# Exercise instructions:
Find the word "slack" in the listing; pull out each line holding it.
*** Source data ***
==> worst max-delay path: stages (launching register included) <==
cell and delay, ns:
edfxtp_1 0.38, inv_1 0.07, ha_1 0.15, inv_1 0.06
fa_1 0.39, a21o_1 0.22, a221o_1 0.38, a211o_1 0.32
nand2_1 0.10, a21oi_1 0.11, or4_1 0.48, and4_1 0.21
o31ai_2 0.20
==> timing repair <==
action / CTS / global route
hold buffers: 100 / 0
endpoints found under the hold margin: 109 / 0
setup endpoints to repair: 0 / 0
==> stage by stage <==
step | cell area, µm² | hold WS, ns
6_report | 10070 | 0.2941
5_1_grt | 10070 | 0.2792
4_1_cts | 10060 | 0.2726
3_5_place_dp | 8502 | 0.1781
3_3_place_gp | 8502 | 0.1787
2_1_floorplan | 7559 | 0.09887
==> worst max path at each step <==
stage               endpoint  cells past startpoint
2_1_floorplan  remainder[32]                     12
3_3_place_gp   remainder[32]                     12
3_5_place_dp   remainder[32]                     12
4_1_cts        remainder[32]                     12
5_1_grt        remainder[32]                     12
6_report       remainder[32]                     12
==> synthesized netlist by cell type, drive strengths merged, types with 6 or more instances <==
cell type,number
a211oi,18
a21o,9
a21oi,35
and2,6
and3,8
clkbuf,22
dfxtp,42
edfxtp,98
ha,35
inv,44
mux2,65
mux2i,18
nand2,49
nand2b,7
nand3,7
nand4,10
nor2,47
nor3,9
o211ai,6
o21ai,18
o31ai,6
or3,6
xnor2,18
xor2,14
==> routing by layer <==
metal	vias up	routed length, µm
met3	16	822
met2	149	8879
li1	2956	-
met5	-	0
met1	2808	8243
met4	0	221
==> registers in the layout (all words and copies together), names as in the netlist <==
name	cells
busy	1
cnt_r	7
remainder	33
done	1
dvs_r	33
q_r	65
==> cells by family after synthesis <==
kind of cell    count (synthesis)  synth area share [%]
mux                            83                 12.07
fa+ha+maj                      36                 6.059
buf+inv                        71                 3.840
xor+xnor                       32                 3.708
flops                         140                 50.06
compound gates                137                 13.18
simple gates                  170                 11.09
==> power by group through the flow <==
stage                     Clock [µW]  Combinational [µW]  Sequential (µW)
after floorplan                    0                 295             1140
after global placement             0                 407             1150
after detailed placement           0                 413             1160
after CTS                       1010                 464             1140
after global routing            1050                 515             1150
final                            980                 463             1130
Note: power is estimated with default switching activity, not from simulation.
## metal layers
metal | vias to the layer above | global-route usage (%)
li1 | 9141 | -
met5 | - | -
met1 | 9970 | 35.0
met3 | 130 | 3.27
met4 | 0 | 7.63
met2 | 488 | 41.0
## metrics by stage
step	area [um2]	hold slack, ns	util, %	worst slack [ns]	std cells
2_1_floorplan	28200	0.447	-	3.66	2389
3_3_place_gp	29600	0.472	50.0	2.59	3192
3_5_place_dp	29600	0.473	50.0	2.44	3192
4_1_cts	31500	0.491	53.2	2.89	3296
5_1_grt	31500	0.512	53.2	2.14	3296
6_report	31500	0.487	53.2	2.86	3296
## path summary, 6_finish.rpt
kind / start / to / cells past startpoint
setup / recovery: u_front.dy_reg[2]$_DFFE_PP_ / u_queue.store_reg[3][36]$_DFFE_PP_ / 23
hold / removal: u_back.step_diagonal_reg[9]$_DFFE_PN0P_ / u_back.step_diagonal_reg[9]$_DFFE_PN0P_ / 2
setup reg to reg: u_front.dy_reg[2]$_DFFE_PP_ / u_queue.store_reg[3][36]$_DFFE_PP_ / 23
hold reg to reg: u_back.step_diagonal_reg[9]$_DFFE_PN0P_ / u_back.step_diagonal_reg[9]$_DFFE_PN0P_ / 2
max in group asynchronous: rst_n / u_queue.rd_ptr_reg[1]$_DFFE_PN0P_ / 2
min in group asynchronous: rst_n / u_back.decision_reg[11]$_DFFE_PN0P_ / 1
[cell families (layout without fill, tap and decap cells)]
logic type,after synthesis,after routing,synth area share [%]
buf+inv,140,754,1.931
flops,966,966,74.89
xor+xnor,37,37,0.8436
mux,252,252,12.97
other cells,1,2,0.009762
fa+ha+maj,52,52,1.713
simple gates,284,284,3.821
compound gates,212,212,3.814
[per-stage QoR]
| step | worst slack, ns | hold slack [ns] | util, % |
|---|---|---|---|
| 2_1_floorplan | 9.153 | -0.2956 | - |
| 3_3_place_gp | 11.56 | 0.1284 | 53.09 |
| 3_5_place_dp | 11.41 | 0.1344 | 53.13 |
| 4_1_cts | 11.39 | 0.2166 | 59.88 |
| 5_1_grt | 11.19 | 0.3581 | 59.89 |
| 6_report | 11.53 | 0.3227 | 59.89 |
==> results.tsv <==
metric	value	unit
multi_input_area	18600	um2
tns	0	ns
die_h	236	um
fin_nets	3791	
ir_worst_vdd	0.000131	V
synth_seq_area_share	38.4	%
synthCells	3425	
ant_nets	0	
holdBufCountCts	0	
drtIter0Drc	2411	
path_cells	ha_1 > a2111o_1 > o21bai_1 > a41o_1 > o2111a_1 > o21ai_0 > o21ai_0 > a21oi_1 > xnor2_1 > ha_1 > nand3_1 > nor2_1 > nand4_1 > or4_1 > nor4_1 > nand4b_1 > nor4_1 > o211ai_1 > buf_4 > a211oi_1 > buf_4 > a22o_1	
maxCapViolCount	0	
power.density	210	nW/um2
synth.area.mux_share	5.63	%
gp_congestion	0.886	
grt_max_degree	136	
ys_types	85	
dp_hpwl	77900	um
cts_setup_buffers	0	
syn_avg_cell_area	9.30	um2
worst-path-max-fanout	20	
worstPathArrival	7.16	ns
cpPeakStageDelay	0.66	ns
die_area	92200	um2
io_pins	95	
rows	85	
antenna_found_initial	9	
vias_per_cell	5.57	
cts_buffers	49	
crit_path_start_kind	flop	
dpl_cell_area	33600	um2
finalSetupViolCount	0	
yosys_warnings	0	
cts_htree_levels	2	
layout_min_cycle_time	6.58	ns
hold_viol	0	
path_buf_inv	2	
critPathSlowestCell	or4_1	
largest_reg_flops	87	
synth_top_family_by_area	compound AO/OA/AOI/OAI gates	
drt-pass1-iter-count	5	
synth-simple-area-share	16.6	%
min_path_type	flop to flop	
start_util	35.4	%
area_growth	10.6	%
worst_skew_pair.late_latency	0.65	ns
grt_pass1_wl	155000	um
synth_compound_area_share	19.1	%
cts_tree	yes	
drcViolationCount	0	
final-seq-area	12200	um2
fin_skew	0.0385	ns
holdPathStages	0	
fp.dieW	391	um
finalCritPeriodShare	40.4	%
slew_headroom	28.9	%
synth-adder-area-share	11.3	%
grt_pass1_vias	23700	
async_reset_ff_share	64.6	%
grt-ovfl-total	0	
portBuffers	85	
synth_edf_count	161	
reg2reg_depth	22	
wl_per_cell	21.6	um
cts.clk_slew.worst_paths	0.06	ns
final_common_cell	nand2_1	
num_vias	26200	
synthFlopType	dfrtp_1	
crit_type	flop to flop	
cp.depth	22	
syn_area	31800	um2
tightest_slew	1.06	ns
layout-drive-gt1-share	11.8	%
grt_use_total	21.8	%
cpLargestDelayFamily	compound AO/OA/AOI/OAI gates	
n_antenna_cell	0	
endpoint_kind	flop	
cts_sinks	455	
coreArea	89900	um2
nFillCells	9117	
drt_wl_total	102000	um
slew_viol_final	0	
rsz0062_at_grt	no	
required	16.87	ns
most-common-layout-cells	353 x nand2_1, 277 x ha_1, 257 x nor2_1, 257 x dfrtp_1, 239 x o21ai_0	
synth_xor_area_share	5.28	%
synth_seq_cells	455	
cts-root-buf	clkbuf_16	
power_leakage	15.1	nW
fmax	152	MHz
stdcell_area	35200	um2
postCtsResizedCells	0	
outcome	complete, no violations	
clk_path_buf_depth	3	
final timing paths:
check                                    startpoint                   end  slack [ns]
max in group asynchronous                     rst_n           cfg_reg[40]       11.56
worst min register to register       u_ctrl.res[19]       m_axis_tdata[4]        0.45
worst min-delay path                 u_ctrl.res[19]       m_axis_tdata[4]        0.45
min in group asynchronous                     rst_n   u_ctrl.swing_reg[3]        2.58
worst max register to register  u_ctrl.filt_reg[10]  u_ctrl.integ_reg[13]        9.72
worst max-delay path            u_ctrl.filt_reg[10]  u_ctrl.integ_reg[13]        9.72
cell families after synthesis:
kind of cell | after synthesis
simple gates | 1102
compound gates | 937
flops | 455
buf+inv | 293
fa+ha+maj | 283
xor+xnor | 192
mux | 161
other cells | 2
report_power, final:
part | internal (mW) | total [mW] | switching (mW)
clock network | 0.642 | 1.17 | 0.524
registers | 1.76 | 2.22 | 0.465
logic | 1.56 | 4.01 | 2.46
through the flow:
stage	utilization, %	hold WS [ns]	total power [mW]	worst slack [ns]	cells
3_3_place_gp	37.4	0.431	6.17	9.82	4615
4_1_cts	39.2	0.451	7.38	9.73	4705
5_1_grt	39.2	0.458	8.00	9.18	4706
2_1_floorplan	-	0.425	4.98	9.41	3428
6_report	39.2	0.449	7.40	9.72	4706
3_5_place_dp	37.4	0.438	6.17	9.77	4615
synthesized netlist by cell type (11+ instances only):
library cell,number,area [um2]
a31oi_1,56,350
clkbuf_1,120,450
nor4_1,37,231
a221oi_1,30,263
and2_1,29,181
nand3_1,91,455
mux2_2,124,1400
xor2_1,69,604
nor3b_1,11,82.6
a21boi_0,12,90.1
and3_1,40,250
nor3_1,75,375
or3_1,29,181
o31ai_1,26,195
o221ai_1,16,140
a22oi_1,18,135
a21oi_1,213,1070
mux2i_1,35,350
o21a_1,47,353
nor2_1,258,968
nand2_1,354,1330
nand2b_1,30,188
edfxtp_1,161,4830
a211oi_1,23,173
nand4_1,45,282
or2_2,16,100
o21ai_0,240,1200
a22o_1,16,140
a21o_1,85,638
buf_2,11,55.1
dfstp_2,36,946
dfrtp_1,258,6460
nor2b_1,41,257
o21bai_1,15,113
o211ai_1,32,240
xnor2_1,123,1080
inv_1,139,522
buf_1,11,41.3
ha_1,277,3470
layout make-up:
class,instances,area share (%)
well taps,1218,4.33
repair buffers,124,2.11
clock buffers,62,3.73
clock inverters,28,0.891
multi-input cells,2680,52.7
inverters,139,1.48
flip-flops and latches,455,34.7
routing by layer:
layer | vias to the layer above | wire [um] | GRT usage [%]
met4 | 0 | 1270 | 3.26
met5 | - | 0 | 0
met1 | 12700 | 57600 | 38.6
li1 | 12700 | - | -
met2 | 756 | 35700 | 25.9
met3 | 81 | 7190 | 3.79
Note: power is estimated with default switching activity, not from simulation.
### config.mk
export PLATFORM = sky130hd
export DESIGN_NAME = dna_kmer_wildcard_match_unit
export DESIGN_NICKNAME = d
export VERILOG_FILES = /design/src/hdl/dkwm_pkg.sv /design/src/hdl/dkwm_cell.sv /design/src/hdl/dkwm_outq.sv /design/src/hdl/dna_kmer_wildcard_match_unit.sv
export SDC_FILE = /design/constraint.sdc
export NUM_CORES = 2
export LEC_CHECK = 0
export ABC_AREA = 1
export BUFFER_PORTS_ARGS = -buffer_cell sky130_fd_sc_hd__buf_2
export CAP_MARGIN = 20
export CORE_MARGIN = 3
export CORE_UTILIZATION = 35
export DETAILED_ROUTE_END_ITERATION = 8
export PLACE_DENSITY_LB_ADDON = 0.2
export SYNTH_ARGS = -nofsm -noshare
export SYNTH_HDL_FRONTEND = slang
export SYNTH_SLANG_ARGS = --single-unit
### constraint.sdc
create_clock -name clk -period 5 [get_ports clk]
set_clock_uncertainty 0.1 [all_clocks]
set_input_delay 1.5 -clock clk [delete_from_list [all_inputs] [get_ports clk]]
set_output_delay 1.5 -clock clk [all_outputs]
set_load 0.05 [all_outputs]
### src/hdl/dkwm_pkg.sv
package dkwm_pkg;

  localparam int BYTE_W     = 8;
  localparam int POS_W      = 32;
  localparam int LEN_W      = 6;
  localparam int CODE_W     = 4;
  localparam int SYM_CNT    = 32;
  localparam int SYM_IDX_W  = 5;
  localparam int CFG_W      = 64;
  localparam int CFG_IDX_W  = 2;
  localparam int OUTQ_DEPTH = 4;
  localparam int PATTERN_MAX_DEFAULT = 32;

  // configuration register indexes
  localparam logic [CFG_IDX_W-1:0] REG_PATTERN_LENGTH = 2'd0;
  localparam logic [CFG_IDX_W-1:0] REG_SYMBOLS_LOW    = 2'd1;
  localparam logic [CFG_IDX_W-1:0] REG_SYMBOLS_HIGH   = 2'd2;

  // pattern symbol codes, anything at or above CODE_ANY is a wildcard
  localparam logic [CODE_W-1:0] CODE_A   = 4'd0;
  localparam logic [CODE_W-1:0] CODE_C   = 4'd1;
  localparam logic [CODE_W-1:0] CODE_G   = 4'd2;
  localparam logic [CODE_W-1:0] CODE_T   = 4'd3;
  localparam logic [CODE_W-1:0] CODE_ANY = 4'd4;

  localparam logic [BYTE_W-1:0] CHAR_A = 8'h41;
  localparam logic [BYTE_W-1:0] CHAR_C = 8'h43;
  localparam logic [BYTE_W-1:0] CHAR_G = 8'h47;
  localparam logic [BYTE_W-1:0] CHAR_T = 8'h54;

  typedef logic [BYTE_W-1:0] base_t;
  typedef logic [LEN_W-1:0] len_t;
  typedef logic [SYM_CNT-1:0][CODE_W-1:0] pattern_t;

  typedef struct packed {
    logic [POS_W-1:0] start_position;
    logic             strand;
  } hit_t;

  function automatic base_t code_letter(input logic [CODE_W-1:0] code);
    base_t letter;
    case (code)
      CODE_A:  letter = CHAR_A;
      CODE_C:  letter = CHAR_C;
      CODE_G:  letter = CHAR_G;
      default: letter = CHAR_T;
    endcase
    return letter;
  endfunction

  // complement flips A<->T and C<->G, which is 3 - code on the two low bits
  function automatic logic sym_match(input logic [CODE_W-1:0] code, input base_t base,
                                     input logic complement);
    logic [CODE_W-1:0] eff;
    if (code >= CODE_ANY) begin
      return 1'b1;
    end
    eff = complement ? (CODE_T - code) : code;
    return base == code_letter(eff);
  endfunction

endpackage
**config.mk**
```make
export PLATFORM = sky130hd
export DESIGN_NAME = byte_stack_alu
export DESIGN_NICKNAME = d
export VERILOG_FILES = /design/src/rtl/core/bsa_pkg.sv /design/src/rtl/core/bsa_front.sv /design/src/rtl/core/bsa_fifo.sv /design/src/rtl/core/bsa_back.sv /design/src/rtl/core/byte_stack_alu.sv
export SDC_FILE = /design/constraint.sdc
export NUM_CORES = 1
export LEC_CHECK = 0
export ABC_AREA = 1
export BUFFER_PORTS_ARGS = -buffer_cell sky130_fd_sc_hd__clkbuf_2
export CORE_ASPECT_RATIO = 0.7
export CORE_MARGIN = 1
export CORE_UTILIZATION = 55
export DETAILED_ROUTE_END_ITERATION = 8
export PLACE_DENSITY = 0.72
export SYNTH_ARGS = -nofsm -noshare
export SYNTH_HDL_FRONTEND = slang
export SYNTH_SLANG_ARGS = --single-unit
```
**constraint.sdc**
```tcl
create_clock -name clk -period 5.85 [get_ports clk]
set_clock_uncertainty 0.1 [all_clocks]
set_input_delay 0.8775 -clock clk [delete_from_list [all_inputs] [get_ports clk]]
set_output_delay 0.8775 -clock clk [all_outputs]
set_load 0.005 [all_outputs]
```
*** End of Source data ***
# Output for this exercise:
step	area [um2]	hold slack, ns	util, %	worst slack [ns]	std cells
| step | worst slack, ns | hold slack [ns] | util, % |
check                                    startpoint                   end  slack [ns]
stage	utilization, %	hold WS [ns]	total power [mW]	worst slack [ns]	cells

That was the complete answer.